È passato un mese dal rapimento di Silvia Romano, la giovane cooperante della Onlus Africa Milele, sequestrata il 20 novembre dal villaggio di Chakama, a 80 chilometri da Malindi, dove lavorava come referente in una casa per bambini della comunità locale. Da allora è sceso il silenzio.

Le notizie che arrivano sono sottovoce come conferma anche il Viminale ribadendo che il ministro Matteo Salvini «si è ben guardato dall’esprimere posizioni sulla vicenda, vista la delicatezza e la necessità di lavorare nel più stretto riserbo». Quel che si sa è che, nella caccia ai rapitori, la polizia keniana ha compiuto un centinaio di arresti e fermi usando pure le maniere forti con maltrattamenti e bastonature in un paio di villaggi che stavano collaborando con gli inquirenti ma evidentemente non abbastanza. Nel riserbo quasi totale della polizia, questo almeno è il quadro che emerge da resoconti di due media keniani sui più recenti tentativi di salvare la giovane volontaria milanese. Il capo dello Stato Uhuru Kenyatta si è detto «fiducioso in una soluzione positiva» della vicenda in un colloquio con il presidente del Parlamento europeo Antonio Tajani. Il presidente keniano «mi ha assicurato tutto il suo impegno» per salvare la giovane, ha riferito lo stesso Tajani. Il comandante della polizia nella zona costiera keniana, Noah Mwivanda, ha confermato che «stiamo lavorando 24 ore su 24 per salvare» Silvia, che secondo le ipotesi ricordate dai media è stata rapita da criminali comuni che hanno provato a portarla nella confinante Somalia, dove ci sono roccaforti dei terroristi islamici Al-Shabaab.
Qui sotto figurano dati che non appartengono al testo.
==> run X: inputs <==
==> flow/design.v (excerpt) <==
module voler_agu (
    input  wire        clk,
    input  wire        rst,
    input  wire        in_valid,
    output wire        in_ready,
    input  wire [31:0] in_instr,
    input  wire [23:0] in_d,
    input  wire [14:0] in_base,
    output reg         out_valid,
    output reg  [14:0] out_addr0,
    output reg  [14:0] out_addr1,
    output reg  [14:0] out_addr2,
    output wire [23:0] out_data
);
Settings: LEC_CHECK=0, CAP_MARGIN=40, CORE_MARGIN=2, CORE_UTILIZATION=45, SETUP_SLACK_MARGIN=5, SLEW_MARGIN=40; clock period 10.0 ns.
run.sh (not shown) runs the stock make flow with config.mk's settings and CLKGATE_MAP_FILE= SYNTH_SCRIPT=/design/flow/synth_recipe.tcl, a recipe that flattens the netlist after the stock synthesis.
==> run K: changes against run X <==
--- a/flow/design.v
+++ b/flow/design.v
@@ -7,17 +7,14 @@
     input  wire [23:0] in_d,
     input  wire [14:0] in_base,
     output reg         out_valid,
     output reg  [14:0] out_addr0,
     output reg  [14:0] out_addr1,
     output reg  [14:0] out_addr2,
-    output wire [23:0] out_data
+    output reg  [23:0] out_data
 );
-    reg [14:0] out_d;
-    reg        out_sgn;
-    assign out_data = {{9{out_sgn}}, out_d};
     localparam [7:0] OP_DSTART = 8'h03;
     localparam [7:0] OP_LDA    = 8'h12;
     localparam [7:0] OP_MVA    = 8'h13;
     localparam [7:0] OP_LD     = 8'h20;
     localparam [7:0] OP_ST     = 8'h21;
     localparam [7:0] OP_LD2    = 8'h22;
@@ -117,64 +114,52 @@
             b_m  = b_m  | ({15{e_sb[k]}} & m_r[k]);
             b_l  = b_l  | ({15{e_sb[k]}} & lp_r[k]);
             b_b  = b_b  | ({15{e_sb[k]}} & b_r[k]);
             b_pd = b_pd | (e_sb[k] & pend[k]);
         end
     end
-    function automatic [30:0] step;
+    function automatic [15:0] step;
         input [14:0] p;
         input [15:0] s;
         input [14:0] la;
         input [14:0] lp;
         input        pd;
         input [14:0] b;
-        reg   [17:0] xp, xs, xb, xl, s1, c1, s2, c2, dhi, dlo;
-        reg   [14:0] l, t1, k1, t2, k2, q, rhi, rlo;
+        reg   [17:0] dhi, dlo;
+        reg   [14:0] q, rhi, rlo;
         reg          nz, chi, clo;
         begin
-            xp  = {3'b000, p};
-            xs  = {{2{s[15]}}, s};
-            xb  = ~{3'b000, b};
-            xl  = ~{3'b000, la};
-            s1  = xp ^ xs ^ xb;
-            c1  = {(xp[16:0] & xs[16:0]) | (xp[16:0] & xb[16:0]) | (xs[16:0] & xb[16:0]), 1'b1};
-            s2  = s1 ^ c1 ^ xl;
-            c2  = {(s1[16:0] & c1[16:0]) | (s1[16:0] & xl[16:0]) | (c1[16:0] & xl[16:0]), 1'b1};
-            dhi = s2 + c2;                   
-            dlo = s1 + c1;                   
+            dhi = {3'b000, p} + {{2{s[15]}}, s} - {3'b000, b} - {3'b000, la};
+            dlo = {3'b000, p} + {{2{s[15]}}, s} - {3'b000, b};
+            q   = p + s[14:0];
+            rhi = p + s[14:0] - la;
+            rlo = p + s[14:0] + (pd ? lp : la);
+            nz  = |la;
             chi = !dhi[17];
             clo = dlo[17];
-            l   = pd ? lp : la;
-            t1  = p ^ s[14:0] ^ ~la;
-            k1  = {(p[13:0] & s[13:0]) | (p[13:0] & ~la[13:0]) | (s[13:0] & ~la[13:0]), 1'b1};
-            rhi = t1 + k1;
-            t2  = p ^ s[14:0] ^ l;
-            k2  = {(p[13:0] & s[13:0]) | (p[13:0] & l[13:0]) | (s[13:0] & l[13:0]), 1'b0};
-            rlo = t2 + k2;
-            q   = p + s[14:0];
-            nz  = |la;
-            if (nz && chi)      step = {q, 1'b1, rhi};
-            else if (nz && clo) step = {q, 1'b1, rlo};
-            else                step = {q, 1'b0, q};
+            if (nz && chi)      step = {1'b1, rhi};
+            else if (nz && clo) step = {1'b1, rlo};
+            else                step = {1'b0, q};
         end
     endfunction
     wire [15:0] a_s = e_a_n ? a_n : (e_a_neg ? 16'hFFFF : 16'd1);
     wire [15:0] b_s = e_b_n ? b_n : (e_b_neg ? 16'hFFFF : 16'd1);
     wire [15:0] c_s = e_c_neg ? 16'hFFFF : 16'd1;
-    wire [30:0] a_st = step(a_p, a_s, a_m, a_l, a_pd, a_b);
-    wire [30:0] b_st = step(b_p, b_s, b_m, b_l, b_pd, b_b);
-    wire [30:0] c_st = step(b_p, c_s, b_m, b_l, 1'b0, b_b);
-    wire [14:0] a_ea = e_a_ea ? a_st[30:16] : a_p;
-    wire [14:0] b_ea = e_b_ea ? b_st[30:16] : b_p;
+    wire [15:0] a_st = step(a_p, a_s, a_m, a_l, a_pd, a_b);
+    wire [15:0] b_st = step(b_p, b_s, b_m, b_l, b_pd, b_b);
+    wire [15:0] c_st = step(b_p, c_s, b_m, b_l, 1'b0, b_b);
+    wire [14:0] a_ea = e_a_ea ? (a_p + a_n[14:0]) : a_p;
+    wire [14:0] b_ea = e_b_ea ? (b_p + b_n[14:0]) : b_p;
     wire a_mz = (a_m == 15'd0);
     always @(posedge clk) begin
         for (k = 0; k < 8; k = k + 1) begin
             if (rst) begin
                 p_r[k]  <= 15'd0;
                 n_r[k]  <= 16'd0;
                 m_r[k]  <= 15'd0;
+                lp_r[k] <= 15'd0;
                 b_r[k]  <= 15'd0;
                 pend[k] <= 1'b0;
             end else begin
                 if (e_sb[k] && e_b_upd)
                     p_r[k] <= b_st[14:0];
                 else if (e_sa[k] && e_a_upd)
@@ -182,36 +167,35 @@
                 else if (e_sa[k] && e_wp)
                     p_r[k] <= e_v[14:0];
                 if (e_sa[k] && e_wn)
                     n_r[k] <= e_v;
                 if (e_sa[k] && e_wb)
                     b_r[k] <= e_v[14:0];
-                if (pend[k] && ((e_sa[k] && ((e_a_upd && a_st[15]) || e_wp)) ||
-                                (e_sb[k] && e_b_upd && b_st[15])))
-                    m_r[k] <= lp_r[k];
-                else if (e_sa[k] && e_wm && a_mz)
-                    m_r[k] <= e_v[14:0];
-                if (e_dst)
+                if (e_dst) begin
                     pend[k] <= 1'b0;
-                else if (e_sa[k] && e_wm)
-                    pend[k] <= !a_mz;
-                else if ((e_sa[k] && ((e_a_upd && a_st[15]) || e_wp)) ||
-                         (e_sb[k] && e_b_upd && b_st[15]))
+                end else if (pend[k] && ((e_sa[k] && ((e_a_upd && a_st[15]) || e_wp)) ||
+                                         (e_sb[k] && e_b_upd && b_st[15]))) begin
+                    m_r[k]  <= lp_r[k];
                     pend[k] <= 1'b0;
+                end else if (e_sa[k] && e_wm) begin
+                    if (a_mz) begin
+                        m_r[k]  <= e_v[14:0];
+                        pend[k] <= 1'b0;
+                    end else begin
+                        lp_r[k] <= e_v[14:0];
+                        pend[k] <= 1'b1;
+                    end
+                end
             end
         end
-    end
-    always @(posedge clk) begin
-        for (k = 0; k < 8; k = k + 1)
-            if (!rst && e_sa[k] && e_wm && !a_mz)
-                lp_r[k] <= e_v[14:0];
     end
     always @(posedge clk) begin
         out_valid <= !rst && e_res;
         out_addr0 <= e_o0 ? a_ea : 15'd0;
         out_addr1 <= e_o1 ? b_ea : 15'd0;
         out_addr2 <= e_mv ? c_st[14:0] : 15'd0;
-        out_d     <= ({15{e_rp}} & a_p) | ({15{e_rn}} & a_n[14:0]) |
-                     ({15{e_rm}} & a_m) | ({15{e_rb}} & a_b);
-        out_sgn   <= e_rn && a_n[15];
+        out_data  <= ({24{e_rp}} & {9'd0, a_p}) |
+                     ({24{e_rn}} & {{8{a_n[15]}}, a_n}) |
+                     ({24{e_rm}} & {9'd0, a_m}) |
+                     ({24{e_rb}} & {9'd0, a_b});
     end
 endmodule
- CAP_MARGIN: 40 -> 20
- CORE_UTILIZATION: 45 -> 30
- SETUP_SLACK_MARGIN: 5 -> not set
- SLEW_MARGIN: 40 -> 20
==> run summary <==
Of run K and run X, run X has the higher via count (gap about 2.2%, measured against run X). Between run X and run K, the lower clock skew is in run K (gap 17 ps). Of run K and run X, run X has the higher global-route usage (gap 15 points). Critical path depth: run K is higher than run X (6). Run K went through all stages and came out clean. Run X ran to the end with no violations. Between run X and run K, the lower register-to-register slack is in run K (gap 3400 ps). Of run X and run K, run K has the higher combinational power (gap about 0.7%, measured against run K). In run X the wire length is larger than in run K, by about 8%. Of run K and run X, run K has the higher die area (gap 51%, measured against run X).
Background: an optimization exercise with open tools, aiming at small area, a short achievable clock period and few clock cycles per item. Do not read the settings as production practice.
Function was checked by simulation only, so behaviour that the tests miss may differ from the original.
Power figures rest on the tool's default switching activity, not on a simulated workload.

## design.v

```verilog
module sha256_engine (
    input  wire         clk,
    input  wire         rst,         
    input  wire         in_valid,
    output wire         in_ready,
    input  wire         in_first,
    input  wire [31:0]  in_data,
    output wire         out_valid,
    input  wire         out_ready,
    output wire [255:0] out_digest
);
    localparam [1:0] S_LOAD  = 2'd0,
                     S_RUN   = 2'd1,
                     S_FINAL = 2'd2,
                     S_OUT   = 2'd3;
    reg [1:0]  state;
    reg [3:0]  wcnt;
    reg [5:0]  rcnt;
    reg        first_q;
    reg [31:0] w [0:15];
    reg [31:0] a, b, c, d, e, f, g, h;
    reg [31:0] H0, H1, H2, H3, H4, H5, H6, H7;
    function [31:0] rotr(input [31:0] x, input integer n);
        rotr = (x >> n) | (x << (32 - n));
    endfunction
    function [31:0] bsig0(input [31:0] x);
        bsig0 = rotr(x, 2) ^ rotr(x, 13) ^ rotr(x, 22);
    endfunction
    function [31:0] bsig1(input [31:0] x);
        bsig1 = rotr(x, 6) ^ rotr(x, 11) ^ rotr(x, 25);
    endfunction
    function [31:0] ssig0(input [31:0] x);
        ssig0 = rotr(x, 7) ^ rotr(x, 18) ^ (x >> 3);
    endfunction
    function [31:0] ssig1(input [31:0] x);
        ssig1 = rotr(x, 17) ^ rotr(x, 19) ^ (x >> 10);
    endfunction
    localparam [31:0] IV0 = 32'h6a09e667, IV1 = 32'hbb67ae85,
                      IV2 = 32'h3c6ef372, IV3 = 32'ha54ff53a,
                      IV4 = 32'h510e527f, IV5 = 32'h9b05688c,
                      IV6 = 32'h1f83d9ab, IV7 = 32'h5be0cd19;
    reg [31:0] k_t;
    always @(*) begin
        case (rcnt)
            6'd0:  k_t = 32'h428a2f98; 6'd1:  k_t = 32'h71374491;
            6'd2:  k_t = 32'hb5c0fbcf; 6'd3:  k_t = 32'he9b5dba5;
            6'd4:  k_t = 32'h3956c25b; 6'd5:  k_t = 32'h59f111f1;
            6'd6:  k_t = 32'h923f82a4; 6'd7:  k_t = 32'hab1c5ed5;
            6'd8:  k_t = 32'hd807aa98; 6'd9:  k_t = 32'h12835b01;
            6'd10: k_t = 32'h243185be; 6'd11: k_t = 32'h550c7dc3;
            6'd12: k_t = 32'h72be5d74; 6'd13: k_t = 32'h80deb1fe;
            6'd14: k_t = 32'h9bdc06a7; 6'd15: k_t = 32'hc19bf174;
            6'd16: k_t = 32'he49b69c1; 6'd17: k_t = 32'hefbe4786;
            6'd18: k_t = 32'h0fc19dc6; 6'd19: k_t = 32'h240ca1cc;
            6'd20: k_t = 32'h2de92c6f; 6'd21: k_t = 32'h4a7484aa;
            6'd22: k_t = 32'h5cb0a9dc; 6'd23: k_t = 32'h76f988da;
            6'd24: k_t = 32'h983e5152; 6'd25: k_t = 32'ha831c66d;
            6'd26: k_t = 32'hb00327c8; 6'd27: k_t = 32'hbf597fc7;
            6'd28: k_t = 32'hc6e00bf3; 6'd29: k_t = 32'hd5a79147;
            6'd30: k_t = 32'h06ca6351; 6'd31: k_t = 32'h14292967;
            6'd32: k_t = 32'h27b70a85; 6'd33: k_t = 32'h2e1b2138;
            6'd34: k_t = 32'h4d2c6dfc; 6'd35: k_t = 32'h53380d13;
            6'd36: k_t = 32'h650a7354; 6'd37: k_t = 32'h766a0abb;
            6'd38: k_t = 32'h81c2c92e; 6'd39: k_t = 32'h92722c85;
            6'd40: k_t = 32'ha2bfe8a1; 6'd41: k_t = 32'ha81a664b;
            6'd42: k_t = 32'hc24b8b70; 6'd43: k_t = 32'hc76c51a3;
            6'd44: k_t = 32'hd192e819; 6'd45: k_t = 32'hd6990624;
            6'd46: k_t = 32'hf40e3585; 6'd47: k_t = 32'h106aa070;
            6'd48: k_t = 32'h19a4c116; 6'd49: k_t = 32'h1e376c08;
            6'd50: k_t = 32'h2748774c; 6'd51: k_t = 32'h34b0bcb5;
            6'd52: k_t = 32'h391c0cb3; 6'd53: k_t = 32'h4ed8aa4a;
            6'd54: k_t = 32'h5b9cca4f; 6'd55: k_t = 32'h682e6ff3;
            6'd56: k_t = 32'h748f82ee; 6'd57: k_t = 32'h78a5636f;
            6'd58: k_t = 32'h84c87814; 6'd59: k_t = 32'h8cc70208;
            6'd60: k_t = 32'h90befffa; 6'd61: k_t = 32'ha4506ceb;
            6'd62: k_t = 32'hbef9a3f7; default: k_t = 32'hc67178f2;
        endcase
    end
    wire [31:0] ch   = (e & f) ^ (~e & g);
    wire [31:0] maj  = (a & b) ^ (a & c) ^ (b & c);
    wire [31:0] t1   = h + bsig1(e) + ch + k_t + w[0];
    wire [31:0] t2   = bsig0(a) + maj;
    wire [31:0] wnew = ssig1(w[14]) + w[9] + ssig0(w[1]) + w[0];
    wire        start_new = (wcnt == 4'd0) ? in_first : first_q;
    assign in_ready   = (state == S_LOAD);
    assign out_valid  = (state == S_OUT);
    assign out_digest = {H0, H1, H2, H3, H4, H5, H6, H7};
    wire [31:0] wsel = (state == S_RUN) ? wnew : in_data;
    wire        wshift = (state == S_RUN) || (state == S_LOAD && in_valid);
    integer i;
    always @(posedge clk) begin
        if (rst) begin
            state <= S_LOAD;
            wcnt  <= 4'd0;
            rcnt  <= 6'd0;
        end else begin
            case (state)
                S_LOAD: begin
                    if (in_valid) begin
                        wcnt <= wcnt + 4'd1;
                        if (wcnt == 4'd15) begin
                            rcnt  <= 6'd0;
                            state <= S_RUN;
                        end
                    end
                end
                S_RUN: begin
                    rcnt <= rcnt + 6'd1;
                    if (rcnt == 6'd63)
                        state <= S_FINAL;
                end
                S_FINAL: begin
                    state <= S_OUT;
                end
                default: begin  
                    if (out_ready)
                        state <= S_LOAD;
                end
            endcase
        end
    end
    always @(posedge clk) begin
        if (wshift) begin
            for (i = 0; i < 15; i = i + 1)
                w[i] <= w[i + 1];
            w[15] <= wsel;
        end
        if (state == S_LOAD && in_valid && wcnt == 4'd0)
            first_q <= in_first;
        if (state == S_RUN) begin
            h <= g;
            g <= f;
            f <= e;
            e <= d + t1;
            d <= c;
            c <= b;
            b <= a;
            a <= t1 + t2;
        end else if (start_new) begin
            {a, b, c, d, e, f, g, h} <= {IV0, IV1, IV2, IV3, IV4, IV5, IV6, IV7};
        end else begin
            {a, b, c, d, e, f, g, h} <= {H0, H1, H2, H3, H4, H5, H6, H7};
        end
        if (state == S_FINAL) begin
            H0 <= H0 + a;
            H1 <= H1 + b;
            H2 <= H2 + c;
            H3 <= H3 + d;
            H4 <= H4 + e;
            H5 <= H5 + f;
            H6 <= H6 + g;
            H7 <= H7 + h;
        end else if (state == S_LOAD && in_valid && wcnt == 4'd15 && start_new) begin
            {H0, H1, H2, H3, H4, H5, H6, H7} <= {IV0, IV1, IV2, IV3, IV4, IV5, IV6, IV7};
        end
    end
endmodule
```
From an optimization exercise on the open Yosys and OpenROAD flow, aimed at small area; shortcuts taken in it are not production practice.
At most, simulation tests tie the RTL to the original design; equivalence was not proved.
No activity file was given, so power comes from the tool's default toggle rates.

// sd_input
module sd_input (
    input  wire        clk,
    input  wire        rst,
    input  wire        en,
    input  wire        cmp_en,
    input  wire [8:0]  ctl_osr,
    input  wire [5:0]  prot_osr,
    input  wire [7:0]  cmp_cnt,
    input  wire [15:0] thr_hi,
    input  wire [15:0] thr_lo,
    input  wire [14:0] hys,
    input  wire        smp,
    input  wire        d,
    output reg  [23:0] ctl_res,
    output reg  [23:0] prot_res,
    output reg         cmp,
    output reg         stuck,
    output wire        invalid
);
export LEC_CHECK = 0
export ABC_AREA = 1
export CAP_MARGIN = 20
export CORE_MARGIN = 2
export CORE_UTILIZATION = 50
export CTS_CLUSTER_DIAMETER = 120
export CTS_CLUSTER_SIZE = 20
export PLACE_DENSITY = 0.65
export SLEW_MARGIN = 20
export SYNTH_MEMORY_MAX_BITS = 100000
create_clock -name core_clock -period 180.0 [get_ports {clk}]
run.sh (not shown) runs the stock make flow with config.mk's settings and CLKGATE_MAP_FILE= SYNTH_SCRIPT=/design/flow/synth_recipe.tcl, a recipe that flattens the netlist after the stock synthesis.
The first run completed with no timing, DRC or antenna violations.
Next try:
--- a/flow/design.v
+++ b/flow/design.v
@@ -13,21 +13,21 @@
     input  wire          clk,
     input  wire          clr,           
     input  wire          edge_in,       
     input  wire          d,
     input  wire          xr,            
     input  wire          x2r,
     input  wire          x3r,
     input  wire [DW:0]   r3,            
     input  wire          zero,          
     input  wire [NE-1:0] e_init,        
-    input  wire          start,         
+    input  wire [3:0]    ph,            
     input  wire          hold_d,        
     output wire [23:0]   result         
 );
     localparam NB = NE / NS;            
     reg  [W1-1:0] i1;
     reg  [W2-1:0] i2;
     reg  [W3-1:0] i3;
     wire dd = edge_in & d;
     wire [W1-1:0] cpart = (x2r ? 3 : 0) - (xr ? 3 : 0) - (x3r ? 1 : 0);
     wire [W1-1:0] u;
@@ -41,21 +41,20 @@
         if (clr) begin
             i1 <= {W1{1'b0}};
             i2 <= {W2{1'b0}};
             i3 <= {W3{1'b0}};
         end else if (edge_in) begin
             i1 <= u;
             i2 <= v;
             i3 <= k;
         end
     end
-    reg  [3:0]    ph;                   
     reg  [DW-1:0] rem;
     reg  [24:0]   a;
     reg  [NE-1:0] e;
     wire phA0 = (ph == 4'd0);
     wire phA  = (ph < NA);
     wire zb   = zero & (EZ == 0);       
     wire phB0 = zb | (ph == NA);
     wire phB  = zb | ((ph >= NA) && (ph < NA + NB));
     reg  [DW-1:0] rin;
     reg  [NS-1:0] bin;
@@ -90,26 +89,20 @@
                 assign df[gb]   = t[gb] ^ r3[gb] ^ bw[gb];
                 assign bw[gb+1] = (~t[gb] & r3[gb]) | (~(t[gb] ^ r3[gb]) & bw[gb]);
             end
             assign qs[NS-1-gs] = ~bw[DW+1];
             assign rs[gs+1] = bw[DW+1] ? t[DW-1:0] : df[DW-1:0];
         end
     endgenerate
     always @(posedge clk) begin
         rem <= rs[NS];
         if (zero)
-            ph <= (EZ != 0) ? NA + NB : NA + 1;
-        else if (start)
-            ph <= 4'd0;
-        else if (ph < NA + NB)
-            ph <= ph + 4'd1;
-        if (zero)
             a <= 25'd0;
         else if (phA)
             a <= {a[24-NS:0], qs};
         if (zero && EZ != 0)
             e <= e_init;
         else if (phB0)
             e <= {(zb ? {(NE-NS){1'b0}} : rem[NE-NS-1:0]), qs};
         else if (phB)
             e <= {e[NE-NS-1:0], qs};
     end
@@ -480,32 +473,41 @@
             6'd27: prot_e0 = 15'd1704;
             6'd28: prot_e0 = 15'd1528;
             6'd29: prot_e0 = 15'd1375;
             6'd30: prot_e0 = 15'd1242;
             6'd31: prot_e0 = 15'd1126;
             default: prot_e0 = 15'd1024;
         endcase
     end
     wire [23:0] ctl_q, prot_q;
     wire        zero = clr;
+    reg  [3:0]  ph;
+    always @(posedge clk) begin
+        if (clr)
+            ph <= 4'd8;
+        else if (v1)
+            ph <= 4'd0;
+        else if (ph < 4'd9)
+            ph <= ph + 4'd1;
+    end
     sinc3_filter #(.RW(9), .W1(11), .W2(18), .W3(25), .DW(24),
                    .NS(4), .NA(7), .PA(3), .NE(8)) u_ctl (
         .clk(clk), .clr(clr), .edge_in(edge0), .d(d),
         .xr(c_x1), .x2r(c_x2), .x3r(c_x3), .r3(ctl_r3),
-        .zero(zero), .e_init(8'd0), .start(v1), .hold_d(hist[0]),
+        .zero(zero), .e_init(8'd0), .ph(ph), .hold_d(hist[0]),
         .result(ctl_q)
     );
     sinc3_filter #(.RW(6), .W1(8), .W2(12), .W3(16), .DW(15),
                    .NS(5), .NA(5), .PA(0), .NE(15), .EZ(1)) u_prot (
         .clk(clk), .clr(clr), .edge_in(edge0), .d(d),
         .xr(p_x1), .x2r(p_x2), .x3r(p_x3), .r3(prot_r3),
-        .zero(zero), .e_init(prot_e0), .start(v1),
+        .zero(zero), .e_init(prot_e0), .ph(ph),
         .hold_d(edge0 ? d : hist[0]), .result(prot_q)
     );
     wire [15:0] pp = prot_q[23:8];
     wire        nz = |prot_q[7:0];
     wire [16:0] d1, d2;
     wire [17:0] d1h, d2h;
     wire        d1_co, d2_co, d1h_co, d2h_co;
     rca #(17) d1_sub (.a({pp[15], pp}), .b(~{thr_lo[15], thr_lo}), .ci(1'b1), .s(d1), .co(d1_co));
     rca #(17) d2_sub (.a({thr_hi[15], thr_hi}), .b(~{pp[15], pp}), .ci(1'b1), .s(d2), .co(d2_co));
     rca #(18) d1h_sub (.a({d1[16], d1}), .b(~{3'b000, hys}), .ci(1'b1), .s(d1h), .co(d1h_co));
The changed run ran to the end with no violations.
Worst setup slack is worse by 0.13 ns.
Routed wire length goes down by 0.75%.
Non-clock buffer count goes up by 8.
Final area stays flat.
Die area goes down by 0.36%.
Sequential power goes down by about 4%.
Function not checked in the first run of this note: the RTL went through the layout flow alone.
Nel frattempo dal Kenia interviene anche Padre Felice Molino, missionario salesiano da anni a Nairobi con “Missioni Don Bosco”: «Non ci sono parole per commentare quello che sta accadendo. Silvia, siamo tutti con te». Dopo l’arresto di uno dei tre sospetti sequestratori, domenica 9 dicembre, si era riaccesa la speranza di una rapida svolta nella vicenda, poi invece sono seguiti altri giorni di stasi. «Troppo silenzio, almeno in Kenya. Non si parla di questo rapimento, c’è un riserbo assoluto, se ne discute più in Italia che qui», dice all’Adnkronos Padre Felice. «Non so se questa coltre di silenzio sia determinata dalla volontà di non ostacolare le indagini o piuttosto dal timore di danneggiare il turismo locale. Fatto sta che del sequestro di Silvia Romano non si parla mai, qui in Kenya», osserva don Felice. Quanto alla matrice del rapimento, «sembra si tratti di un azione criminale legata a ragioni economiche, di riscatto e non di un sequestro a sfondo ideologico-religioso. In ogni caso speriamo che questa vicenda si risolva presto e nel migliore dei modi».

Il mensile Vita, nel frattempo, ha lanciato un hashtag a sostegno della ragazza: «I suoi famigliari hanno bisogno di un nostro gesto oltre che delle nostre parole» si legge sul sito. «In questi giorni di festa allora il dono dobbiamo farlo noi. Facciamo girare il più possibile il suo sorriso con l’hashtag #SilviaLibera».